Samsung Research, the R&D hub of Samsung Electronics’ SET (end-products) business, has ranked first in the global artificial intelligence (AI) machine reading comprehension competitions twice in a row.
Samsung Research placed first in the MAchine Reading COmprehension (MS MARCO) Competition held by Microsoft (MS) last month. The same month, Samsung Research also showed the best performance in TriviaQA held by University of Washington, proving the excellence of its AI algorithm.
With competition in developing AI technologies globally, machine reading comprehension competitions such as MS MARCO are booming around the world. MS MARCO and TriviaQA are among the actively researched and used machine reading comprehension competitions along with SQuAD of Stanford University and NarrativeQA of DeepMind. Universities around the world and global AI firms including Samsung are competing in these challenges.
Machine reading comprehension is where an AI algorithm is tasked with analysing data and finding an optimum answer to a query on its own accord. For MS MARCO and TriviaQA, AI algorithms are tested in their capabilities of processing natural language in human Q&As and also providing written text in various types of document. This requires more advanced technical capabilities than SQuAD, which is just answering a simple question after reading a short paragraph in Wikipedia.

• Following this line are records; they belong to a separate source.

Context: an optimization exercise on an open-source flow, tuned for small area. The choices shown serve that exercise and are no tape-out recipe. Function was checked by simulation only, so behaviour that the tests miss may differ from the original. Power is estimated from default activity; no workload was simulated.

==> v34 <==
==> flow/design.v <==
module swuart_bt (
    input  wire        clk,
    input  wire        rst,             
    input  wire        tick,            
    input  wire        rx_in,           
    input  wire        state_in,        
    input  wire        req_valid,
    input  wire [15:0] req_word,
    output wire        req_ready,       
    output wire [31:0] resp_data,
    output wire        resp_fault,
    output wire [1:0]  resp_code,
    output wire        tx_out,
    output wire        evt_connect,
    output wire        evt_disconnect
);
    localparam integer NMD_LIMIT       = 60;
    localparam integer TICKS_PER_MS    = 29;
    localparam integer TICKS_PER_EPOCH = 7200;
    localparam [3:0] OP_INIT        = 4'h1;
    localparam [3:0] OP_WAIT_READY  = 4'h2;
    localparam [3:0] OP_STATUS      = 4'h3;
    localparam [3:0] OP_WRITE       = 4'h4;
    localparam [3:0] OP_AVAILABLE   = 4'h5;
    localparam [3:0] OP_READ        = 4'h6;
    localparam [3:0] OP_CLOCK_RESET = 4'h7;
    localparam [3:0] OP_CLOCK_READ  = 4'h8;
    localparam [3:0] OP_CLOCK_PRESET= 4'h9;
    reg         enabled;
    reg         rx_act;           
    reg  [2:0]  rx_sub;
    reg  [8:0]  rx_sr;            
    reg         tx_busy;
    reg  [1:0]  tx_sub;
    reg  [8:0]  tx_sr;            
    reg         tx_line;
    reg  [7:0]  ring [0:31];
    reg  [4:0]  rb_hp;            
    reg  [5:0]  rb_cnt;
    reg         rb_pv;            
    reg  [7:0]  rb_pend;
    reg  [5:0]  nmd;
    reg  [31:0] ms_clock;
    reg  [4:0]  ms_sub;
    reg  [12:0] epoch_sub;
    reg  [4:0]  hist;             
    reg         epoch_evt;        
    reg  [2:0]  init_cd;
    wire connected = &hist[3:0];
    wire was_connected = &hist[4:1];
    assign evt_connect    = epoch_evt && connected && !hist[4];
    assign evt_disconnect = epoch_evt && was_connected && !hist[0];
    wire [3:0] op   = req_word[15:12];
    wire [3:0] rsv  = req_word[11:8];
    wire [7:0] imm8 = req_word[7:0];
    wire illegal = (op == 4'h0) || (op > OP_CLOCK_PRESET) || (rsv != 4'h0) ||
                   (op != OP_WRITE && op != OP_CLOCK_PRESET && imm8 != 8'h00);
    wire f_already = !illegal && op == OP_INIT && enabled;
    wire f_noten   = !illegal && op != OP_INIT && op != OP_STATUS && !enabled;
    wire fault     = illegal || f_already || f_noten;
    wire rb_empty    = (rb_cnt == 6'd0);
    wire nmd_expired = nmd[0] == 1'b0 && nmd[1] == 1'b0 && nmd[2] == 1'b0 && nmd[4] && nmd[5];
    wire ready_flag  = (init_cd == 3'd0);
    wire hold = !fault &&
                ((op == OP_WAIT_READY && !ready_flag) ||
                 (op == OP_WRITE      && tx_busy)     ||
                 (op == OP_READ       && rb_empty && !nmd_expired));
    assign req_ready  = !hold;
    assign resp_fault = fault;
    assign resp_code  = {f_already | f_noten, illegal | f_already};
    wire [31:0] rsel = 32'd1 << rb_hp;
    reg  [7:0] rd_ring;
    integer j;
    always @* begin
        rd_ring = 8'd0;
        for (j = 0; j < 32; j = j + 1)
            rd_ring = rd_ring | (ring[j] & {8{rsel[j]}});
    end
    wire [7:0] rd_byte = (rb_pv && rb_cnt == 6'd1) ? rb_pend : rd_ring;
    reg [31:0] result;
    always @* begin
        case (op)
            OP_STATUS:     result = {25'd0, tx_line, nmd_expired, rx_act, tx_busy,
                                     connected, ready_flag, enabled};
            OP_AVAILABLE:  result = {26'd0, rb_cnt};
            OP_READ:       result = rb_empty ? 32'd0 : {23'd0, 1'b1, rd_byte};
            OP_CLOCK_READ: result = ms_clock;
            default:       result = 32'd0;
        endcase
    end
    assign resp_data = fault ? 32'd0 : result;
    wire do_req = req_valid && !hold && !fault;
    wire n_enabled = enabled | (do_req && op == OP_INIT);
    wire tk = tick && n_enabled;
    wire pop = do_req && op == OP_READ && !rb_empty;
    wire [5:0] cnt1 = rb_cnt - pop;
    wire       rx_done = tk && rx_act && rx_sr[0] && rx_sub == 3'd1;
    wire       full1 = cnt1[5];
    wire [5:0] n_cnt = cnt1 + (rx_done && !full1);
    wire [4:0] n_hp  = rb_hp + 5'd1 + pop + (rx_done && full1);
    wire [4:0] pend_pos = rb_hp + rb_cnt[4:0] - 5'd1;
    wire       wr   = rb_pv && pend_pos[3:0] == 4'hf;
    wire       wr0  = wr && pend_pos[4];
    wire       wr16 = wr && !pend_pos[4];
    integer i;
    always @(posedge clk) begin
        ring[0]  <= wr0  ? rb_pend : ring[31];
        ring[16] <= wr16 ? rb_pend : ring[15];
        for (i = 1; i < 32; i = i + 1)
            if (i != 16) ring[i] <= ring[i-1];
    end
    always @(posedge clk) begin
        rb_hp <= rst ? 5'd0 : n_hp;
        if (rx_done) rb_pend <= rx_sr[8:1];
    end
    wire ms_wrap    = ms_sub[0] == 1'b0 && ms_sub[1] == 1'b0 && ms_sub[3] && ms_sub[4];
    wire epoch_wrap = epoch_sub[12:2] == 11'b11110110100 && epoch_sub[0] == 1'b0;
    wire [4:0]  ms_next    = {ms_sub[3:0], ~(ms_sub[4] ^ ms_sub[1])};
    wire [12:0] epoch_next = {epoch_sub[11:0], ~(epoch_sub[12] ^ epoch_sub[0])};
    wire [5:0]  nmd_next   = {nmd[4:0], ~(nmd[5] ^ nmd[0])};
    wire        ms_load = rst || (do_req && (op == OP_CLOCK_RESET || op == OP_CLOCK_PRESET));
    wire [7:0]  ms_imm  = rst ? 8'd0 : imm8;
    always @(posedge clk)
        ms_clock <= (ms_load ? {4{ms_imm}} : ms_clock) + (!rst && tk && ms_wrap);
    always @(posedge clk) begin
        if (rst) begin
            enabled        <= 1'b0;
            rx_act         <= 1'b0;
            tx_busy        <= 1'b0;
            tx_line        <= 1'b1;
            rb_cnt         <= 6'd0;
            rb_pv          <= 1'b0;
            nmd            <= 6'd0;
            ms_sub         <= 5'd0;
            epoch_sub      <= 13'd0;
            hist           <= 5'd0;
            init_cd        <= 3'd4;
            epoch_evt      <= 1'b0;
        end else begin
            enabled <= n_enabled;
            rb_cnt  <= n_cnt;
            if (rx_done) rb_pv <= 1'b1;
            else if (wr) rb_pv <= 1'b0;
            if (do_req && op == OP_WRITE) begin
                tx_sr   <= {1'b1, imm8};
                tx_sub  <= 2'd3;       
                tx_busy <= 1'b1;
            end
            epoch_evt <= tk && epoch_wrap;
            if (tk) begin
                if (!rx_act) begin
                    if (!rx_in) begin
                        rx_sr  <= 9'h100;
                        rx_sub <= 3'd4;
                        rx_act <= 1'b1;
                    end else if (!nmd_expired) begin
                        nmd <= nmd_next;
                    end
                end else if (rx_sub == 3'd1) begin
                    rx_sub <= 3'd3;
                    if (!rx_sr[0]) begin
                        rx_sr <= {rx_in, rx_sr[8:1]};
                    end else begin
                        nmd    <= 6'd0;
                        rx_act <= 1'b0;
                    end
                end else begin
                    rx_sub <= rx_sub - 3'd1;
                end
                if (tx_busy || (do_req && op == OP_WRITE)) begin
                    if ((do_req && op == OP_WRITE) || tx_sub == 2'd3) begin
                        tx_line <= 1'b0;
                        tx_sub  <= 2'd2;
                    end else if (tx_sub != 2'd0) begin
                        tx_sub <= tx_sub - 2'd1;
                    end else if (tx_sr == 9'd0) begin
                        tx_busy <= 1'b0;
                    end else begin
                        tx_line <= tx_sr[0];
                        tx_sr   <= {1'b0, tx_sr[8:1]};
                        tx_sub  <= 2'd2;
                    end
                end
                ms_sub <= ms_wrap ? 5'd0 : ms_next;
                if (epoch_wrap) begin
                    epoch_sub <= 13'd0;
                    hist      <= {hist[3:0], state_in};
                    if (init_cd != 3'd0) init_cd <= init_cd - 3'd1;
                end else begin
                    epoch_sub <= epoch_next;
                end
            end
        end
    end
    assign tx_out = tx_line;
endmodule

For example in MS MARCO, ten web documents are presented for a certain query to let an AI algorithm create an optimum answer. Queries are randomly selected from a million queries from Bing (MS search engine) users. Answers are evaluated statistically by estimating how close they are with human answers. This is a test designed to apply an AI algorithm to solve real-world problems.
Samsung Research took part in the competitions with ConZNet, an AI algorithm developed by the company’s AI Centre. ConZNet has skilful capabilities by adopting the Reinforcement Learning technique, the most advanced Machine Learning AI algorithm. Reinforcement Learning advances machine intelligence by giving reasonable feedback for outcomes as a stick and a carrot strategy does in a learning process. Cutting-edge AI technologies including AlphaGo are upgrading machine intelligence by applying the Reinforcement Learning technique.

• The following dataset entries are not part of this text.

What follows belongs to an exercise in optimizing a design on an open flow for small area, a short achievable clock period and few clock cycles per item; a production flow would make more cautious choices.
Only simulation tests tie the RTL to the original design; equivalence was not proved.
Power is estimated from default activity; no workload was simulated.

Design freq_counter, start of the top module:
module freq_counter (
    input  wire        clk,
    input  wire        rst,           
    input  wire        cmd_valid,
    output wire        cmd_ready,
    input  wire [7:0]  cmd_opc,
    input  wire [7:0]  cmd_sym,
    input  wire        in_valid,
    output wire        in_ready,
    input  wire [31:0] in_data,       
    input  wire [2:0]  in_nbytes,     
    input  wire        in_last,       
    input  wire        in_err,        
    output reg         done,
    output reg  [3:0]  err,
    output reg  [15:0] result,
    output reg         freq_valid
);
Size: about 10000 cells after synthesis, ~4000 flip-flops, roughly 81 I/O pins, ~130000 um2 of cells after synthesis.
make LEC_CHECK=0 CAP_MARGIN=20 CORE_MARGIN=2 CORE_UTILIZATION=55 CTS_CLUSTER_DIAMETER=100 CTS_CLUSTER_SIZE=25 PLACE_DENSITY=0.65 SETUP_SLACK_MARGIN=5.0 SLEW_MARGIN=20 finish   # period 8.0 ns
run.sh (not shown) runs the stock make flow with config.mk's settings and CLKGATE_MAP_FILE= SYNTH_SCRIPT=/design/flow/synth_recipe.tcl, a recipe that flattens the netlist after the stock synthesis.
Testbench counts at the start, summed over its fixed seeds: cycles 28,776, bytes 62,843.
==> next run, changes <==
--- a/flow/design.v
+++ b/flow/design.v
@@ -62,20 +62,18 @@
     wire [16:0] acc_sum  = {1'b0, acc} + {14'd0, bq_n};
     wire        bq_cnt   = bq_v && !bq_err;
     wire        bq_end   = bq_v && (bq_err || bq_last || acc_sum[16]);
     wire        fail     = bq_v && (bq_err || acc_sum[16]);
     wire [HW-1:0]   tap_hi   [0:NR-1];
     wire [LW-1:0]   tap_low  [0:NR-1];
     wire [NR-1:0]   tap_hp;
     wire            clearing = (clr_cnt != 4'd0);
     reg  [4:0]      scan_r;          
-    reg             svc_v;           
-    reg  [7:0]      svc_bin;         
     genvar g, j, l;
     generate
         for (g = 0; g < NR; g = g + 1) begin : ring
             reg  [S*LW-1:0] low;      
             reg  [S-1:0]    pend;
             reg  [S*HW-1:0] hi;
             reg  [S-1:0]    hp;
             wire [LW:0]     sum   [0:S-1];
             for (j = 0; j < S; j = j + 1) begin : pos
@@ -110,19 +108,19 @@
             wire [HW-1:0] hh = hi[(S-1)*HW +: HW];
             wire [HW:0]   hpfx;                  
             assign hpfx[0] = 1'b1;
             genvar q;
             for (q = 0; q < HW; q = q + 1) begin : hinc
                 assign hpfx[q+1] = hpfx[q] & hh[q];
             end
             wire [HW-1:0] head_hi = hh ^ ({HW{pend[S-1]}} & hpfx[HW-1:0]);
             wire          head_hc = pend[S-1] & hpfx[HW];
-            wire          scan_clr = svc_v && (svc_bin[7:3] == g);
+            wire          scan_clr = took && (pb[7:3] == g);
             integer m;
             always @(posedge clk) begin
                 for (m = 1; m < S; m = m + 1) begin
                     low[m*LW +: LW] <= sum[m-1][LW-1:0];
                     pend[m]         <= sum[m-1][LW];
                     hi[m*HW +: HW]  <= hi[(m-1)*HW +: HW];
                     hp[m]           <= hp[m-1];
                 end
                 if (scan_clr)
@@ -140,65 +138,72 @@
                 end
             end
             assign tap_hi[g]   = hi[0 +: HW];
             assign tap_low[g]  = low[0 +: LW];
             assign tap_hp[g]   = hp[0];
         end
     endgenerate
     reg  [7:0] x_tag [0:NX-1];
     reg  [3:0] x_cnt [0:NX-1];       
-    wire [NX-1:0] x_hit, x_free;
-    genvar x;
-    generate
-        for (x = 0; x < NX; x = x + 1) begin : xs
-            assign x_hit[x]  = (x_cnt[x] != 4'd0) && (x_tag[x] == svc_bin);
-            assign x_free[x] = (x_cnt[x] == 4'd0);
-        end
-    endgenerate
-    wire [NX-1:0] x_first = x_free & ~(x_free - 1'b1);
-    wire          x_new   = svc_v && (x_hit == {NX{1'b0}});
+    reg        pv;                    
+    reg  [7:0] pb;                    
+    reg  [3:0] ps;                    
+    reg        took;                  
+    wire       take   = tap_hp[scan_r] && !pv && !clearing;
+    wire       x_mine = (x_cnt[NX-1] != 4'd0) && (x_tag[NX-1] == pb);
+    wire       x_grab = (ps == NX) && (x_cnt[NX-1] == 4'd0);
+    wire       x_upd  = pv && (x_mine || x_grab);
     integer xi;
     always @(posedge clk) begin
         if (rst) scan_r <= 5'd0;
         else if (t == 3'd7) scan_r <= scan_r + 5'd1;
-        svc_v   <= !rst && tap_hp[scan_r] && !clearing;
-        svc_bin <= {scan_r, t};
-        for (xi = 0; xi < NX; xi = xi + 1) begin
-            if (clearing)
-                x_cnt[xi] <= 4'd0;
-            else if ((svc_v && x_hit[xi]) || (x_new && x_first[xi]))
-                x_cnt[xi] <= x_cnt[xi] + 4'd1;
-            if (x_new && x_first[xi])
-                x_tag[xi] <= svc_bin;
-        end
+        took <= !rst && take;
+        if (rst || clearing) begin
+            pv <= 1'b0;
+        end else if (take) begin
+            pv <= 1'b1;
+            pb <= {scan_r, t};
+            ps <= 4'd0;
+        end else if (pv) begin
+            if (x_upd) pv <= 1'b0;
+            if (ps != NX) ps <= ps + 4'd1;
+        end
+        for (xi = 1; xi < NX; xi = xi + 1) begin
+            x_tag[xi] <= x_tag[xi-1];
+            x_cnt[xi] <= clearing ? 4'd0 : x_cnt[xi-1];
+        end
+        x_tag[0] <= (pv && x_grab) ? pb : x_tag[NX-1];
+        x_cnt[0] <= clearing ? 4'd0 : x_cnt[NX-1] + {3'd0, x_upd};
     end
     wire [3:0] rx_part [0:NX];
     assign rx_part[0] = 4'd0;
+    genvar x;
     generate
         for (x = 0; x < NX; x = x + 1) begin : xr
             assign rx_part[x+1] = rx_part[x] |
                                   ((x_cnt[x] != 4'd0 && x_tag[x] == slot_sym) ? x_cnt[x] : 4'd0);
         end
     endgenerate
-    wire [3:0] rd_ext = rx_part[NX];
+    wire [3:0] rd_ext  = rx_part[NX];
+    wire       rd_wait = pv && (pb == slot_sym);    
     wire aligned = (slot_sym[2:0] == t);
     wire idle    = !streaming && !bq_v && !settle && !clearing;
     wire exec    = slot_v && idle && (!slot_read || aligned);
     wire [HW+LW:0] rd_part [0:NR];
     assign rd_part[0] = {(HW+LW+1){1'b0}};
     generate
         for (g = 0; g < NR; g = g + 1) begin : rsel
             assign rd_part[g+1] = rd_part[g] |
                                   ({(HW+LW+1){slot_ring[g]}} & {tap_hp[g], tap_hi[g], tap_low[g]});
         end
     endgenerate
     wire [HW+LW:0] rd_ent = rd_part[NR];
-    wire [3:0]  rd_top = rd_ext + {3'd0, rd_ent[HW+LW]};
+    wire [3:0]  rd_top = rd_ext + {3'd0, rd_ent[HW+LW] | rd_wait};
     wire [15:0] rd_val = {rd_top, rd_ent[HW+LW-1:0]};
     wire       streaming_n = !rst && (streaming ? !(in_fire && (in_last || in_err)) && !bq_end
                                                 : (exec && slot_count));
     wire       busy_n      = !rst && (streaming || bq_v || (exec && slot_count));
     wire [3:0] clr_cnt_n   = rst ? S[3:0] :
                              ((exec && (slot_count || slot_clear)) || fail) ? S[3:0] :
                              clearing ? clr_cnt - 4'd1 : 4'd0;
     wire [2:0] t_n         = rst ? 3'd0 : t + 3'd1;
     wire       slot_v_n    = !rst && (cmd_fire || (slot_v && !exec));
=>
- The new run produced a clean layout
- final area falls by 3.8%
- power falls by 1.3%
- global-route usage falls by 0.28 points
- routed wire length falls by 5.3%
- setup slack gains 0.0075 ns
Testbench counts after the change, summed over its fixed seeds: cycles 28,776, bytes 62,843.

[what the ideal ports hide]
Ports are ideal in the flow. The routed layouts listed here were re-timed in OpenROAD. Step 1 (the two cells are an assumption about what drives the block):
set clk [get_ports {clk}]
set_driving_cell -lib_cell sky130_fd_sc_hd__clkbuf_16 $clk
set_driving_cell -lib_cell sky130_fd_sc_hd__buf_2 [delete_from_list [all_inputs] $clk]
Step 2 moves the port delays by t, midway between the first and last clock arrival at a register: inputs arrive t later, outputs are due t later. That takes back most of the time a late clock gives input paths. Slacks: no drivers / after step 1 / after step 2; pairs: no drivers / after step 1.
| run | t, ns | setup slack, ns | worst register clock-pin slew, ns |
|---|---|---|---|
| the first run | 0.969 | 4.983 / 4.923 / 4.257 | 0.11 / 0.11 |
| the second run | 0.958 | 4.990 / 4.937 / 4.280 | 0.11 / 0.11 |
After both steps every run listed still meets setup and hold. For the first run, which loses most, drivers alone change the setup slack by -0.060 ns; drivers and shift together by -0.726 ns.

With an acceleration in global competition in developing AI technologies recently, contests are widespread in areas of computer vision (technologies to analyse characters and images) and visual Q&A to solve problems using recognised images of characters as well as machine reading comprehension. The Beijing branch of Samsung Research won the International Conference on Document Analysis and Recognition (ICDAR) hosted by the International Association of Pattern Recognition (IAPR) in March, putting them in a top-tier group for global computer vision tests. The ICDAR is the most influential competition in Optical Character Recognition (OCR) technologies.
Jihie Kim, head of the Language Understanding Lab at Samsung Research, says that the question of how AI technologies understand human dialogue and queries to suggest an optimum answer is one of the hot topics in the AI industry.
He explains that the Language Understanding Lab at Samsung Research AI Centre is also striving to develop the technology behind an AI algorithm that can talk with people naturally and propose solutions to a problem.
“We are developing an AI algorithm to provide answers to user queries in a simpler and more convenient way in real life. Active discussion is underway in Samsung to adopt the ConZNet AI algorithm for products, services, customer response and technological development.”
MS MARCO and TriviaQA are among the top five global competitions in machine reading comprehension. AI algorithms are tested on whether they can understand and analyse questions to offer answers. Those tests are designed by referring to internet users’ queries and search results. The ConZNet algorithm developed by the Language Understanding Lab at Samsung Research is upgrading its intelligence by considering real user environments. The algorithm takes natural language into account such as how people deliver queries and answers online.